Top of Records to use

[config.mk]
export PLATFORM = sky130hd
export DESIGN_NAME = sipo_buf_256b_ctrl_flat
export DESIGN_NICKNAME = d
export VERILOG_FILES = /design/src/rtl/sipo_buf_256b_ctrl_if.sv /design/src/rtl/sipo_buf_256b_ctrl.sv /design/src/flat_wrapper.sv
export SDC_FILE = /design/constraint.sdc
export NUM_CORES = 1
export LEC_CHECK = 0
export CORE_UTILIZATION = 51
export DETAILED_ROUTE_END_ITERATION = 8
export PLACE_DENSITY = 0.82
export SLEW_MARGIN = 30
export SYNTH_ARGS = -nofsm -noshare
export SYNTH_HDL_FRONTEND = slang
export SYNTH_SLANG_ARGS = --single-unit
[constraint.sdc]
create_clock -name clk -period 3 [get_ports clk]
set_input_delay 0.3 -clock clk [delete_from_list [all_inputs] [get_ports clk]]
set_output_delay 0.3 -clock clk [all_outputs]
set_load 0.005 [all_outputs]
[src/rtl/sipo_buf_256b_ctrl_if.sv]
// Handshake and datapath-control bundle between the SIPO buffer controller
// and its environment (serial source, reader and datapath).
interface sipo_buf_256b_ctrl_if;
    logic       start;
    logic       sin_valid;
    logic       rd_req;
    logic       addrclr;
    logic       sftregclr;
    logic       sften;
    logic       cnten;
    logic       mem_wen;
    logic       mem_ren;
    logic       busy;
    logic       full;
    logic       rd_valid;
    logic       done;
    logic       ovf;
    logic [6:0] word_cnt;

    modport master (
        output start, sin_valid, rd_req,
        input  addrclr, sftregclr, sften, cnten, mem_wen, mem_ren,
               busy, full, rd_valid, done, ovf, word_cnt
    );

    modport slave (
        input  start, sin_valid, rd_req,
        output addrclr, sftregclr, sften, cnten, mem_wen, mem_ren,
               busy, full, rd_valid, done, ovf, word_cnt
    );
endinterface

[src/rtl/sipo_buf_256b_ctrl.sv]
// Controller for a 64 x 32-bit serial-in/parallel-out buffer: captures 64
// serial words into memory, then hands them out one per read request.
module sipo_buf_256b_ctrl (
    input  logic                 clk,
    input  logic                 reset,
    sipo_buf_256b_ctrl_if.slave  bus
);

    typedef enum logic [2:0] {
        S_IDLE,
        S_CLR,
        S_SHIFT,
        S_WRITE,
        S_RDY,
        S_RD,
        S_RDOUT
    } state_t;

    state_t     r_state;
    logic [4:0] r_bitcnt;
    logic [6:0] r_word_cnt;
    logic       r_ovf;

    logic       w_last_word;
    logic       w_drop;
    logic       w_step;

    assign w_last_word = (r_word_cnt == 7'd63);
    assign w_step      = (r_state == S_WRITE) || (r_state == S_RDOUT);

    // A serial bit offered while no shift is possible is lost and flagged.
    assign w_drop = bus.sin_valid &&
                    ((r_state == S_WRITE) || (r_state == S_RDY) ||
                     (r_state == S_RD)    || (r_state == S_RDOUT));

    always_ff @(posedge clk) begin
        if (reset) begin
            r_state    <= S_IDLE;
            r_bitcnt   <= 5'd0;
            r_word_cnt <= 7'd0;
            r_ovf      <= 1'b0;
        end else begin
            if (w_drop) begin
                r_ovf <= 1'b1;
            end
            case (r_state)
                S_IDLE: begin
                    if (bus.start) begin
                        r_ovf   <= 1'b0;
                        r_state <= S_CLR;
                    end
                end
                S_CLR: begin
                    r_word_cnt <= 7'd0;
                    r_bitcnt   <= 5'd0;
                    r_state    <= S_SHIFT;
                end
                S_SHIFT: begin
                    if (bus.sin_valid) begin
                        r_bitcnt <= r_bitcnt + 5'd1;
                        if (r_bitcnt == 5'd31) begin
                            r_state <= S_WRITE;
                        end
                    end
                end
                S_WRITE: begin
                    if (w_last_word) begin
                        r_word_cnt <= 7'd0;
                        r_state    <= S_RDY;
                    end else begin
                        r_word_cnt <= r_word_cnt + 7'd1;
                        r_state    <= S_SHIFT;
                    end
                end
                S_RDY: begin
                    if (bus.rd_req) begin
                        r_state <= S_RD;
                    end
                end
                S_RD: begin
                    r_state <= S_RDOUT;
                end
                S_RDOUT: begin
                    if (w_last_word) begin
                        r_word_cnt <= 7'd0;
                        r_state    <= S_IDLE;
                    end else begin
                        r_word_cnt <= r_word_cnt + 7'd1;
                        r_state    <= S_RDY;
                    end
                end
                default: begin
                    r_state <= S_IDLE;
                end
            endcase
        end
    end

    // Reset forces the datapath clears and masks every other control.
    assign bus.addrclr   = reset || (r_state == S_CLR) || (w_step && w_last_word);
    assign bus.sftregclr = reset || (r_state == S_CLR);
    assign bus.sften     = !reset && (r_state == S_SHIFT) && bus.sin_valid;
    assign bus.cnten     = !reset && w_step && !w_last_word;
    assign bus.mem_wen   = !reset && (r_state == S_WRITE);
    assign bus.mem_ren   = !reset && (r_state == S_RD);
    assign bus.busy      = !reset && (r_state != S_IDLE);
    assign bus.full      = !reset && (r_state == S_RDY);
    assign bus.rd_valid  = !reset && (r_state == S_RDOUT);
    assign bus.done      = !reset && (r_state == S_RDOUT) && w_last_word;
    assign bus.ovf       = !reset && r_ovf;
    assign bus.word_cnt  = reset ? 7'd0 : r_word_cnt;

endmodule

[src/flat_wrapper.sv]
// flat-port wrapper written by rule: the top's interface ports become plain ports
module sipo_buf_256b_ctrl_flat 
  (clk, reset, bus_start, bus_sin_valid, bus_rd_req, bus_addrclr, bus_sftregclr, bus_sften, bus_cnten, bus_mem_wen, bus_mem_ren, bus_busy, bus_full, bus_rd_valid, bus_done, bus_ovf, bus_word_cnt);
  sipo_buf_256b_ctrl_if bus_i ();
  input  logic clk;
  input  logic reset;
  input wire logic [$bits(bus_i.start)-1:0] bus_start;
  input wire logic [$bits(bus_i.sin_valid)-1:0] bus_sin_valid;
  input wire logic [$bits(bus_i.rd_req)-1:0] bus_rd_req;
  output wire logic [$bits(bus_i.addrclr)-1:0] bus_addrclr;
  output wire logic [$bits(bus_i.sftregclr)-1:0] bus_sftregclr;
  output wire logic [$bits(bus_i.sften)-1:0] bus_sften;
  output wire logic [$bits(bus_i.cnten)-1:0] bus_cnten;
  output wire logic [$bits(bus_i.mem_wen)-1:0] bus_mem_wen;
  output wire logic [$bits(bus_i.mem_ren)-1:0] bus_mem_ren;
  output wire logic [$bits(bus_i.busy)-1:0] bus_busy;
  output wire logic [$bits(bus_i.full)-1:0] bus_full;
  output wire logic [$bits(bus_i.rd_valid)-1:0] bus_rd_valid;
  output wire logic [$bits(bus_i.done)-1:0] bus_done;
  output wire logic [$bits(bus_i.ovf)-1:0] bus_ovf;
  output wire logic [$bits(bus_i.word_cnt)-1:0] bus_word_cnt;
  assign bus_i.start = bus_start;
  assign bus_i.sin_valid = bus_sin_valid;
  assign bus_i.rd_req = bus_rd_req;
  assign bus_addrclr = bus_i.addrclr;
  assign bus_sftregclr = bus_i.sftregclr;
  assign bus_sften = bus_i.sften;
  assign bus_cnten = bus_i.cnten;
  assign bus_mem_wen = bus_i.mem_wen;
  assign bus_mem_ren = bus_i.mem_ren;
  assign bus_busy = bus_i.busy;
  assign bus_full = bus_i.full;
  assign bus_rd_valid = bus_i.rd_valid;
  assign bus_done = bus_i.done;
  assign bus_ovf = bus_i.ovf;
  assign bus_word_cnt = bus_i.word_cnt;
  sipo_buf_256b_ctrl u_core (.clk(clk), .reset(reset), .bus(bus_i));
endmodule
==> flow_summary.ini, run 1 <==
[final_layout]
stdcell_area_um2 = 1200
layout.nets = 144
diodes = 0
final_common_cell = clkdlybuf4s50_1
layout-drive-gt1-share_pct = 5.93
final_cell_mix = clkdlybuf4s50_1 (22), dfxtp_1 (16), nand2_1 (10), nor2b_1 (8), a21oi_1 (7)
area_delta_synth_final_pct = 28.1

[placement]
portBuffers = 22
place_congestion = 0.874
place_area_um2 = 1170
hpwl_mm = 1.49
place_ws_ns = 0.664

[cts]
cts.clk_slew.worst_paths_ns = 0.09
clock_path_buffers = 2
cts_root_buf = clkbuf_4
cts-htree-levels = 1
numCtsBuffers = 3
cts-hold-fix-buffers = 0
tritoncts = yes
post_cts_buffers = 0
clk-insertion-delay-late_ns = 0.30
cts.sinks = 16
ctsResizeCount = 0

[sta]
finalSetupViolCount = 0
slew_viol_final = 0
fin_crit_sh_pct = 85.0
finClkSkew_ns = 0.000944
fin_crit_ns = 2.55
grt_setup_unrepaired = false
hold_viol_final = 0
tightest_slew_ns = 0.519
setup_slack_ns = 0.449
clock.fmax_mhz = 392
slew_headroom_pct = 65.4
setup_tns_ns = 0

[route]
first_pass_iters = 5
vias = 898
wl_per_cell_um = 12.8
drcViolationCount = 0
postRouteAntennaNets = 0
viasPerCell = 5.61
drt-initial-drc-count = 10
drt_wl_total_mm = 2.05

[floorplanning]
rows = 15
die_x_um = 45.0
pin_count = 23
dieArea_um2 = 2020
die_h_um = 45.0
core_area_um2 = 1730
initial_core_util_pct = 54.5

[global_routing]
grt_pass1_vias = 813
gr-usage-all-layers_pct = 23.2
grt_overflow = 0
grt_max_degree = 17
antenna_found_initial = 0
grt_pass1_wl_mm = 3.42

[worst_setup_path]
cp.buffers_inverters = 1
cp_slowest_cell = clkdlybuf4s50_1
cp_num_cells = 6
start_kind = flip-flop
cp_max_fo = 5
worst_path_largest_cell_delay_ns = 0.52
critPathTopFamily = simple AND/OR/NAND/NOR gates
rrSetupSlack_ns = 1.40
crit_arrival_ns = 2.25
rr_worst_depth = 5
worstPathRequired_ns = 2.70
rr_startpoint = u_core.r_word_cnt[1]$_SDFFE_PP0P_
crit_chain = ha_1, nand3_1, nor3_1, nand2_1, o21bai_1, clkdlybuf4s50_1
r2r_end = u_core.r_state[2]$_SDFFE_PP0P_
worstSetupPathType = reg2out
end_kind = output pin

[run]
max-cap-violations = 0

[synthesis]
synth_cells = 113
netlist_area_um2 = 941
ys_types = 36
yosys_register_bits = 16
synthFlopType = dfxtp_1
ys.warnings.count = 0
ys_async_sr_fraction_pct = 0
synth_area_leader_cell = dfxtp_1
syn_avg_cell_area_um2 = 8.33
seq_area_frac_synth_pct = 34.0
synthesis.nets = 121
ys_top_cells_by_area = dfxtp_1 (34%), nor2b_1 (5.3%), xnor2_1 (4.7%), ha_1 (4.0%), nand2_1 (4.0%)
synth_edf_count = 0
synth_largest_type_area_fraction_pct = 34.0

[power]
powerDensity_nw_per_um2 = 353
irDropWorstVdd_uv = 290
power_leakage_uw = 0.000441

[hold_path]
hold_end = u_core.r_bitcnt[4]$_SDFFE_PP0P_
hold_path.startpoint = u_core.r_bitcnt[4]$_SDFFE_PP0P_
hp-class = reg2reg
whs_path_depth = 2

[outcome]
status = finished, final reports clean
cells by family after synthesis:
logic type,share of synthesized area (%)
simple gates,29.1
flops,34.0
mux,2.26
buf+inv,4.12
xor+xnor,4.65
fa+ha+maj,3.99
compound gates,21.8
registers in the layout, summed over array words and instances, names as in the netlist:
name,cells
u_core.r_bitcnt,5
u_core.r_word_cnt,7
u_core.r_state,3
u_core.r_ovf,1
report_power, final:
group          switching, uW  internal [uW]
combinational           27.6           26.2
clock                   71.8           74.1
sequential              9.75            216
total                    109            316
metal layers:
| metal | routed length (um) | global-route usage (%) |
|---|---|---|
| met3 | 86 | 3.60 |
| met5 | 0 | 0 |
| met1 | 906 | 27.1 |
| met2 | 1010 | 40.0 |
| met4 | 46 | 13.3 |
synth_stat cells, types with 2 or more instances:
cell type,instances
a22o_1,3
nand2_1,10
nand2b_1,5
a311oi_1,2
nand3_1,6
nor2_1,6
a21oi_1,7
and3_1,3
ha_1,3
and2_1,2
inv_1,2
nand4_1,2
clkbuf_1,2
nor2b_1,8
xnor2_1,5
dfxtp_1,16
o21ai_0,6
nor3_1,6
o21a_1,2
per-stage QoR:
stage          hold slack [ns]  total power [uW]  std cells  util, %
6_report                 0.467               425        160     69.8
5_1_grt                  0.500               444        160     69.8
4_1_cts                  0.475               427        160     69.8
3_5_place_dp             0.462               284        156     67.7
3_3_place_gp             0.446               282        156     67.7
2_1_floorplan            0.416               262        113        -
worst reg2reg max path: stages (launching register included):
cell     delay [ns]
dfxtp_1        0.40
ha_1           0.26
nand3_1        0.12
nor3_1         0.36
nand2_1        0.13
o32ai_1        0.24
cell type report:
type | instances | area [um2]
multi-input combinational | 90 | 582
tap | 25 | 31.3
clock buffer | 4 | 36.3
timing repair buffer | 23 | 228
fill | 155 | 522
inverter | 2 | 7.51
sequential | 16 | 320
worst max path at each step:
stage,start,endpoint,slack [ns]
global placement,reset,bus_cnten,0.70
detailed placement,reset,bus_cnten,0.66
floorplan,u_core.r_word_cnt[0]$_SDFFE_PP0P_,bus_addrclr,1.47
finish,u_core.r_word_cnt[1]$_SDFFE_PP0P_,bus_addrclr,0.45
CTS,u_core.r_word_cnt[1]$_SDFFE_PP0P_,bus_addrclr,0.44
global route,u_core.r_word_cnt[0]$_SDFFE_PP0P_,bus_addrclr,0.28
Note: power is estimated with default switching activity, not from simulation.
==> inputs of run 2 (changes only) <==
- CORE_MARGIN: default -> 2
==> run 2 against run 1 <==
Against the previous run:
- combinational power decreased by 2%
- routed wire length shrank 1.4%
- global-route usage fell by 1.9 points
- first-iteration DRC count is 40% lower
- register-to-register slack lost 0.02 ns
- critical endpoint unchanged
- largest cell class unchanged
- clock-buffer cell count unchanged
- worst setup slack better by 0.027 ns
- total power decreased by 0.68%
==> flow_summary.ini, run 2 (synthesis gave the netlist of run 1 again) <==
[placement]
place_ws_ns = 0.552
portBuffers = 22
place_congestion = 0.829
hpwl_mm = 1.53
place_area_um2 = 1170

[final_layout]
final_cell_mix = clkdlybuf4s50_1 (22), dfxtp_1 (16), nand2_1 (10), nor2b_1 (8), a21oi_1 (7)
top_register = u_core.r_word_cnt
largest_reg_flops = 7
final_common_cell = clkdlybuf4s50_1
reg_top3 = u_core.r_word_cnt (7), u_core.r_bitcnt (5), u_core.r_state (3)
multi_input_area_um2 = 582
diodes = 0
layout-drive-gt1-share_pct = 5.93
seq_area_um2 = 320
area_delta_synth_final_pct = 28.1
stdcell_area_um2 = 1200
n_fill_cell = 149
layout.nets = 144

[power]
p_total_uw = 422
power_leakage_uw = 0.000441
irDropWorstVdd_uv = 333
powerDensity_nw_per_um2 = 351

[worst_setup_path]
rr_worst_depth = 3
crit_arrival_ns = 2.22
rrSetupSlack_ns = 1.38
cp_num_cells = 6
crit_chain = ha_1, nand3_1, nor3_1, nand2_1, o21bai_1, clkdlybuf4s50_1
r2r_end = u_core.r_word_cnt[0]$_SDFFE_PP0P_
cp_slowest_cell = clkdlybuf4s50_1
worstPathRequired_ns = 2.70
worstSetupPathType = reg2out
critPathTopFamily = simple AND/OR/NAND/NOR gates
cp.buffers_inverters = 1
rr_startpoint = u_core.r_state[1]$_SDFFE_PP0P_
start_kind = flip-flop
worst_path_largest_cell_delay_ns = 0.51
cp_max_fo = 5
end_kind = output pin

[floorplanning]
rows = 15
die_h_um = 47.0
pin_count = 23
core_area_um2 = 1730
die_x_um = 47.0
initial_core_util_pct = 54.5
dieArea_um2 = 2200

[sta]
finalSetupViolCount = 0
setup_slack_ns = 0.476
finClkSkew_ns = 0.00630
setup_tns_ns = 0
slew_viol_final = 0
slew_headroom_pct = 64.4
clock.fmax_mhz = 396
hold_viol_final = 0
grt_setup_unrepaired = false
fin_crit_ns = 2.52
fin_crit_sh_pct = 84.1
tightest_slew_ns = 0.534

[route]
wl_per_cell_um = 12.6
first_pass_iters = 4
postRouteAntennaNets = 0
drcViolationCount = 0
vias = 908
drt-initial-drc-count = 6
drt_wl_total_mm = 2.02
viasPerCell = 5.68

[run]
max-cap-violations = 0

[cts]
cts-htree-levels = 1
cts.sinks = 16
numCtsBuffers = 3
tritoncts = yes
clock_path_buffers = 2
post_cts_buffers = 0
cts-hold-fix-buffers = 0
clk-insertion-delay-late_ns = 0.29
cts_root_buf = clkbuf_4
cts.clk_slew.worst_paths_ns = 0.09
ctsResizeCount = 0

[global_routing]
grt_pass1_vias = 787
grt_pass1_wl_mm = 3.32
grt_overflow = 0
antenna_found_initial = 0
gr-usage-all-layers_pct = 21.4
grt_max_degree = 17

[hold_path]
whs_path_depth = 2
hp-class = reg2reg
hold_path.startpoint = u_core.r_bitcnt[4]$_SDFFE_PP0P_
hold_end = u_core.r_bitcnt[4]$_SDFFE_PP0P_

[outcome]
status = finished, final reports clean
## run 2: cell counts in the layout (fill, tap and decap cells not counted)
Identical to the previous run, type by type.
## run 2: how the worst max path moves through the flow
stage | end | slack, ns | start
2_1_floorplan | bus_addrclr | 1.47 | u_core.r_word_cnt[0]$_SDFFE_PP0P_
3_3_place_gp | bus_cnten | 0.59 | reset
3_5_place_dp | bus_cnten | 0.55 | reset
4_1_cts | bus_addrclr | 0.47 | u_core.r_word_cnt[0]$_SDFFE_PP0P_
5_1_grt | bus_addrclr | 0.30 | u_core.r_word_cnt[1]$_SDFFE_PP0P_
6_report | bus_addrclr | 0.48 | u_core.r_word_cnt[0]$_SDFFE_PP0P_
## run 2: final cells by class
cell class                 instances  area share [%]
inverter                           2           0.623
multi-input combinational         90            48.3
clock buffer                       4            3.01
tap                               25            2.60
timing repair buffer              23            18.9
sequential                        16            26.6
## run 2: worst reg2reg max path: stages, from the launching register on
cell     delay [ns]
dfxtp_1        0.67
inv_1          0.21
o211a_1        0.35
mux2_2         0.29
## run 2: routing by layer
layer  global-route usage, %  part of all wire (%)
met2                    36.4                    49
met1                    25.5                    46
met3                    4.62                   3.1
met5                       0                     0
met4                    10.0                   1.9
## run 2: through the flow
stage                     util, %  std cells  hold WS (ns)
final                        69.8        160         0.468
after global routing         69.8        160         0.519
after CTS                    69.8        160         0.472
after detailed placement     67.7        156         0.460
after global placement       67.7        156         0.449
after floorplan                 -        113         0.416
## run 2: power by group
group / internal, uW / total [uW] / switching [uW]
Sequential: 216 / 226 / 9.72
Clock: 74.0 / 144 / 70.1
Combinational: 26.2 / 52.9 / 26.7
Total: 316 / 422 / 106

Bottom of Records to use

# What to do:
Your answer should consist of the lines from the line with "place_congestion = 0.874" to the line with "rr_worst_depth = 5" above, repeated exactly, both ends included.

# Output:
place_congestion = 0.874
place_area_um2 = 1170
hpwl_mm = 1.49
place_ws_ns = 0.664

[cts]
cts.clk_slew.worst_paths_ns = 0.09
clock_path_buffers = 2
cts_root_buf = clkbuf_4
cts-htree-levels = 1
numCtsBuffers = 3
cts-hold-fix-buffers = 0
tritoncts = yes
post_cts_buffers = 0
clk-insertion-delay-late_ns = 0.30
cts.sinks = 16
ctsResizeCount = 0

[sta]
finalSetupViolCount = 0
slew_viol_final = 0
fin_crit_sh_pct = 85.0
finClkSkew_ns = 0.000944
fin_crit_ns = 2.55
grt_setup_unrepaired = false
hold_viol_final = 0
tightest_slew_ns = 0.519
setup_slack_ns = 0.449
clock.fmax_mhz = 392
slew_headroom_pct = 65.4
setup_tns_ns = 0

[route]
first_pass_iters = 5
vias = 898
wl_per_cell_um = 12.8
drcViolationCount = 0
postRouteAntennaNets = 0
viasPerCell = 5.61
drt-initial-drc-count = 10
drt_wl_total_mm = 2.05

[floorplanning]
rows = 15
die_x_um = 45.0
pin_count = 23
dieArea_um2 = 2020
die_h_um = 45.0
core_area_um2 = 1730
initial_core_util_pct = 54.5

[global_routing]
grt_pass1_vias = 813
gr-usage-all-layers_pct = 23.2
grt_overflow = 0
grt_max_degree = 17
antenna_found_initial = 0
grt_pass1_wl_mm = 3.42

[worst_setup_path]
cp.buffers_inverters = 1
cp_slowest_cell = clkdlybuf4s50_1
cp_num_cells = 6
start_kind = flip-flop
cp_max_fo = 5
worst_path_largest_cell_delay_ns = 0.52
critPathTopFamily = simple AND/OR/NAND/NOR gates
rrSetupSlack_ns = 1.40
crit_arrival_ns = 2.25
rr_worst_depth = 5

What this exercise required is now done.